Again this is not a first hand experience just a lot of whining on that side.


----------



## VW'n24/7 (May 22, 2010)

themagellan said:


> A lot of people "hate" them because I heard they bend very easily. Thus not making them great for dailying.
> 
> Again this is not a first hand experience just a lot of whining on that side.


I hear that too but it seems like a lot of people still run them. Ive heard from other people they actually hold up quite well but if your stretching tires of course your gonna bend them. I need to figure out backspacing for an mk2 with vr 5 lug..


----------



## Si Trav (Oct 26, 2008)

because there impossible to balance out and there "made to order" but they make hardly any sizes that work that will clear your brakes etc


----------



## ((a.v.))mk-1 (Dec 10, 2010)

ahhh, all the reasons ive read lol.. meh, ill still probably give them a go when it comes time to rim up... or maybe just widen a pair of corrado steelies i have? idk... well see. anyways. good convo, id like to hear some first hand expierence if anybody has some...:wave::beer:


----------



## VW'n24/7 (May 22, 2010)

((a.v.))mk-1 said:


> ahhh, all the reasons ive read lol.. meh, ill still probably give them a go when it comes time to rim up... or maybe just widen a pair of corrado steelies i have? idk... well see. anyways. good convo, id like to hear some first hand expierence if anybody has some...:wave::beer:


Yeah like I said one guy says he hates them and theyre junk and the next guy says theyre great and he loves them. Ive heard numerous people say if you dont stretch too far and try to avoid major potholes for the most part you should be good. That was all I needed to hear..ill be ordering some in the near future. Just need to figure out my backspace for an MK2 with 5 lug..good luck to ya! :thumbup:


----------



## syntax (Oct 26, 2010)

their own website says not to use them on the street. I only have second hand experience, but that experience is that they bend. diamond racing steelies on my daily driver? no thanks.


----------



## gooseybabby (Jun 8, 2009)

syntax said:


> their own website says not to use them on the street. I only have second hand experience, but that experience is that they bend. diamond racing steelies on my daily driver? no thanks.

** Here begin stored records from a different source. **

$ cat src/hdl/bgm_pkg.sv
// ----------------------------------------------------------------------------
// bgm_pkg
// Shared types and constants for the bitmap glyph mask expander.
// ----------------------------------------------------------------------------
package bgm_pkg;

  // Default sizes of the font store and the output cell
  localparam int GLYPH_SLOTS_DEF     = 256;
  localparam int MAX_GLYPH_ROWS_DEF  = 32;
  localparam int MAX_CELL_PIXELS_DEF = 64;

  // Field widths fixed by the interface
  localparam int CFG_IDX_W  = 3;
  localparam int CFG_DATA_W = 9;
  localparam int MASK_W     = 64;
  localparam int ROW_OUT_W  = 6;
  localparam int CELL_W     = 7;
  localparam int ZOOM_W     = 5;
  localparam int GW_W       = 5;
  localparam int GH_W       = 6;
  localparam int LOADED_W   = 9;
  localparam int CODE_W     = 8;
  localparam int PAT_W      = 8;
  localparam int FROW_W     = 5;

  // Divider operands: cell size (<= 64) times zoom (<= 16), by a glyph size
  localparam int DIVD_W = 11;
  localparam int DIVS_W = 6;

  // Reset values of the configuration registers
  localparam logic [CELL_W-1:0]   CELL_W_RST   = 7'd8;
  localparam logic [CELL_W-1:0]   CELL_H_RST   = 7'd16;
  localparam logic [ZOOM_W-1:0]   ZOOM_RST     = 5'd1;
  localparam logic [GW_W-1:0]     GLYPH_W_RST  = 5'd8;
  localparam logic [GH_W-1:0]     GLYPH_H_RST  = 6'd16;
  localparam logic [LOADED_W-1:0] LOADED_RST   = 9'd256;

  localparam logic [ZOOM_W-1:0]   ZOOM_MAX     = 5'd16;

  // Ninth-column duplication: line-drawing codes of a 9-wide glyph
  localparam logic [CODE_W-1:0]   DUP_CODE_LO  = 8'd192;
  localparam logic [CODE_W-1:0]   DUP_CODE_HI  = 8'd223;
  localparam logic [GW_W-1:0]     DUP_GLYPH_W  = 5'd9;
  localparam int                  FONT_COLS    = 8;

  // Column map codes: 0..7 select a font bit, COL_DUP copies bit 0
  localparam int                  COL_CODE_W   = 4;
  localparam logic [COL_CODE_W-1:0] COL_DUP    = 4'd8;
  localparam logic [COL_CODE_W-1:0] COL_NONE   = 4'hF;

  typedef enum logic [CFG_IDX_W-1:0] {
    REG_CELL_WIDTH    = 3'd0,
    REG_CELL_HEIGHT   = 3'd1,
    REG_ZOOM          = 3'd2,
    REG_GLYPH_WIDTH   = 3'd3,
    REG_GLYPH_HEIGHT  = 3'd4,
    REG_NINE_COL_DUP  = 3'd5,
    REG_GLYPHS_LOADED = 3'd6
  } cfg_reg_t;

  typedef enum logic {
    OP_WRITE  = 1'b0,
    OP_RENDER = 1'b1
  } op_t;

  typedef enum logic [2:0] {
    ST_IDLE,
    ST_MUL,
    ST_DIV_START,
    ST_DIV_WAIT,
    ST_COLMAP,
    ST_ROW_RD,
    ST_ROW_OUT
  } state_t;

  typedef struct packed {
    logic              start;
    logic [DIVD_W-1:0] dividend;
    logic [DIVS_W-1:0] divisor;
  } div_req_t;

  typedef struct packed {
    logic              done;
    logic [DIVD_W-1:0] quotient;
  } div_rsp_t;

endpackage

$ cat src/hdl/bgm_div.sv
// ----------------------------------------------------------------------------
// bgm_div
// Iterative restoring divider, one quotient bit per cycle.
// ----------------------------------------------------------------------------
module bgm_div (
  input  logic              clk,
  input  logic              rst_n,
  input  bgm_pkg::div_req_t req,
  output bgm_pkg::div_rsp_t rsp
);

  import bgm_pkg::*;

  localparam int CNT_W = $clog2(DIVD_W + 1);

  logic [CNT_W-1:0]  cnt_r, cnt_nxt;
  logic              done_r, done_nxt;
  logic [DIVD_W-1:0] quo_r, quo_nxt;
  logic [DIVS_W-1:0] rem_r, rem_nxt;
  logic [DIVS_W-1:0] dvs_r, dvs_nxt;
  logic [DIVS_W:0]   rem_sh;
  logic              ge;

  always_comb begin
    rem_sh   = {rem_r, quo_r[DIVD_W-1]};
    ge       = rem_sh >= {1'b0, dvs_r};
    cnt_nxt  = cnt_r;
    quo_nxt  = quo_r;
    rem_nxt  = rem_r;
    dvs_nxt  = dvs_r;
    done_nxt = 1'b0;
    if (req.start) begin
      cnt_nxt = CNT_W'(DIVD_W);
      quo_nxt = req.dividend;
      rem_nxt = '0;
      dvs_nxt = req.divisor;
    end else if (cnt_r != '0) begin
      cnt_nxt  = cnt_r - 1'b1;
      quo_nxt  = {quo_r[DIVD_W-2:0], ge};
      rem_nxt  = ge ? DIVS_W'(rem_sh - {1'b0, dvs_r}) : rem_sh[DIVS_W-1:0];
      done_nxt = (cnt_r == CNT_W'(1));
    end
  end

  always_ff @(posedge clk) begin
    if (!rst_n) begin
      cnt_r  <= '0;
      done_r <= 1'b0;
    end else begin
      cnt_r  <= cnt_nxt;
      done_r <= done_nxt;
    end
  end

  always_ff @(posedge clk) begin
    quo_r <= quo_nxt;
    rem_r <= rem_nxt;
    dvs_r <= dvs_nxt;
  end

  assign rsp.done     = done_r;
  assign rsp.quotient = quo_r;

endmodule
$ cat config.mk
export PLATFORM = sky130hd
export DESIGN_NAME = bgm_div
export DESIGN_NICKNAME = d
export VERILOG_FILES = /design/src/hdl/bgm_pkg.sv /design/src/hdl/bgm_div.sv
export SDC_FILE = /design/constraint.sdc
export NUM_CORES = 1
export LEC_CHECK = 0
export BUFFER_PORTS_ARGS = -buffer_cell sky130_fd_sc_hd__buf_2
export CAP_MARGIN = 20
export CORE_UTILIZATION = 57
export CTS_CLUSTER_DIAMETER = 60
export DETAILED_ROUTE_END_ITERATION = 8
export PLACE_DENSITY_LB_ADDON = 0.12
export SYNTH_ARGS = -nofsm -noshare
export SYNTH_HDL_FRONTEND = slang
export SYNTH_SLANG_ARGS = --single-unit
$ cat constraint.sdc
create_clock -name clk -period 3.3 [get_ports clk]
set_input_delay 0.66 -clock clk [delete_from_list [all_inputs] [get_ports clk]]
set_output_delay 0.66 -clock clk [all_outputs]
set_load 0.1 [all_outputs]
==> results_dict.tcl <==
set metrics [dict create \
    status "finished, final reports clean" \
    antenna_found_initial 0 \
    finish.utilization_pct 71.0 \
    syn_to_final_growth_pct 14.0 \
    worst_slew_pin_slew_ps 498 \
    powerDensity_nw_per_um2 750 \
    crit_path_max_fanout 8 \
    die_width_um 52.1 \
    async_flop_share_pct 0 \
    routedWlPerCell_um 14.0 \
    routed_via_density 5.39 \
    layout.nets 179 \
    remaining_drc_errors 0 \
    route.met3.wl_um 62 \
    cap_violations 0 \
    synth_cell_types 35 \
    synthTopCellsByArea "edfxtp_1 (36%), dfxtp_1 (15%), mux2_2 (8.7%), ha_1 (6.1%), mux2i_1 (4.2%)" \
    yosysTopAreaCell "edfxtp_1" \
    synth_edf_count 17 \
    finalSetupViolations 0 \
    dr.first_iter.drc_count 5 \
    grt_overflow 0 \
    final-max-slew-violation-count 0 \
    h-tree-depth 1 \
    grt_pass1_wl_um 4150 \
    ys_seq_elements 28 \
    max_freq_ghz 0.526 \
    cts.hold.buffers_added 0 \
    met2WireLength_um 1320 \
    rsz0062_at_grt "false" \
    clk_pin_slew_ps 140 \
    dp_hpwl_um 1950 \
    clock-sinks 28 \
    fin_crit_sh_pct 57.6 \
    synth.yosys.warnings 0 \
    synth_most_common_cell "edfxtp_1" \
    routed_wirelength_um 2500 \
    num_io_pins 32 \
    dieArea_um2 2720 \
    syn_nets 147 \
    wl_met1_um 1090 \
    io_buffers 31 \
    yosysTopAreaCellShare_pct 35.7 \
    max_slew_margin_pct 67.1 \
    cts_made_buffers 3 \
    syn-mean-instance-area_um2 12.0 \
    gp_congestion 0.792 \
    cp_cell_sequence "inv_1 > ha_1 > a21o_1 > a31oi_1 > o21ai_4 > mux2_2" \
    cts_tree "done" \
    hold_viol 0 \
    drive_gt1_share_pct 32.7 \
    syn_inst 119 \
    root_buffer "clkbuf_4" \
    critPathKind "flip-flop to flip-flop" \
    grt_start_max_net_pins 25 \
    postPlaceCellArea_um2 1600 \
    diodes 0 \
    rows 17 \
    start_util_pct 62.3 \
    clock_latency_ps 320 \
    final_area_um2 1630 \
    grt_pass1_vias 972 \
    synth_flop_cell "edfxtp_1" \
    min_path_type "primary input to flip-flop" \
    grt_usage_pct 21.5 \
    dr.pass1.iters 4 \
    post_cts_resized 0 \
    cp-start-kind "flip-flop" \
    skew_ps 3.37 \
    ant_nets 0 \
    cts_buffer_depth 2 \
    die_h_um 52.1 \
    cp.required_ps 3390 \
    setup_tns_ps 0 \
    coreArea_um2 2300 \
    slowest_stage "edfxtp_1" \
    cellLeakagePower_uw 0.000721 \
    fin_crit_ps 1900 \
    post_cts_buffers 0 \
    critPathCaptureType "flip-flop" \
    worstPathArrival_ps 2000 \
    top_layer_used "met4" \
    num_vias 959 \
    synth-seq-area-share_pct 51.0 \
    vdd_drop_max_mv 0.512 \
    netlist_area_um2 1430 \
    cpPeakStageDelay_ps 370 \
    synth_common_cells "edfxtp_1 (17), dfxtp_1 (11), mux2_2 (11)" \
]
kinds of logic after synthesis:
logic type / Yosys count / synth area share, %
adders and majority gates: 8 / 7.52
and+or+nand+nor: 26 / 9.27
buffers and inverters: 12 / 3.93
muxes: 17 / 12.8
AOI/OAI and AO/OA: 24 / 12.9
xor gates and xnor gates: 4 / 2.45
DFF: 28 / 51.0
through the flow:
stage	instances	total power, uW	setup WS (ps)	hold slack, ps
final	178	1220	1400	501
after global routing	178	1290	1270	479
after CTS	178	1230	1390	493
after detailed placement	174	1070	1190	487
after global placement	174	1050	1260	480
after floorplan	119	973	811	453
layout make-up:
cell class                 instances  area [um^2]
sequential                        28          731
fill                             185          666
multi-input combinational         79          644
timing repair buffer              31          155
clock buffer                       4         36.3
tap                               28         35.0
inverter                           8         30.0
worst max-delay path: cells and delay by family (launching register included):
kind / cells / cell delay, ps
flip-flops: 1 / 370
AO/OA/AOI/OAI: 3 / 630
adder cells (fa/ha/maj): 1 / 350
buffers and inverters: 1 / 40
multiplexers: 1 / 290
sequential cells by signal (all words and copies together), names as in the netlist:
register,count
cnt_r,4
done_r,1
dvs_r,6
quo_r,11
rem_r,6
power by group:
group	leakage [uW]	switching [uW]	internal, uW
clock network	0.0000210	96.0	67.5
registers	0.000264	42.8	440
logic	0.000436	385	192
metal layers:
layer | up-vias | GRT usage (%)
li1 | 491 | -
met1 | 443 | 24.8
met2 | 20 | 39.3
met3 | 5 | 4.09
met4 | 0 | 7.21
met5 | - | 0
placed cells by master, fill, tap and decap left out, types with 3 or more instances in the layout:
| cell type | Yosys | final |
|---|---|---|
| dfxtp_1 | 11 | 11 |
| mux2i_1 | 6 | 6 |
| xor2_1 | 3 | 3 |
| mux2_2 | 11 | 11 |
| a21o_1 | 3 | 3 |
| nand2_1 | 5 | 5 |
| inv_1 | 8 | 8 |
| nor2_1 | 9 | 9 |
| clkbuf_4 | 0 | 3 |
| a21oi_1 | 5 | 5 |
| ha_1 | 7 | 7 |
| o21ai_0 | 5 | 5 |
| buf_2 | 0 | 31 |
| nand2b_1 | 3 | 3 |
| edfxtp_1 | 17 | 17 |
final timing paths:
kind	slack [ps]	end	start	depth (start not counted)
worst max register to register	1400	quo_r[0]	dvs_r[2]	6
worst max-delay path	1400	quo_r[0]	dvs_r[2]	6
worst min-delay path	500	dvs_r[3]	req[3]	1
worst min register to register	500	rem_r[2]	rem_r[2]	2
Power figures use the tool's default switching activity.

thats barely an excuse.:screwy: most aftermarket suppliers market their products as track only products but that doesnt stop everyone with an mk 1,2,3,4,5,6 from dropping theyre car a quarter inch from oblivion.


----------



## syntax (Oct 26, 2010)

gooseybabby said:


> thats barely an excuse.:screwy: most aftermarket suppliers market their products as track only products but that doesnt stop everyone with an mk 1,2,3,4,5,6 from dropping theyre car a quarter inch from oblivion.


its enough of an excuse for me.


----------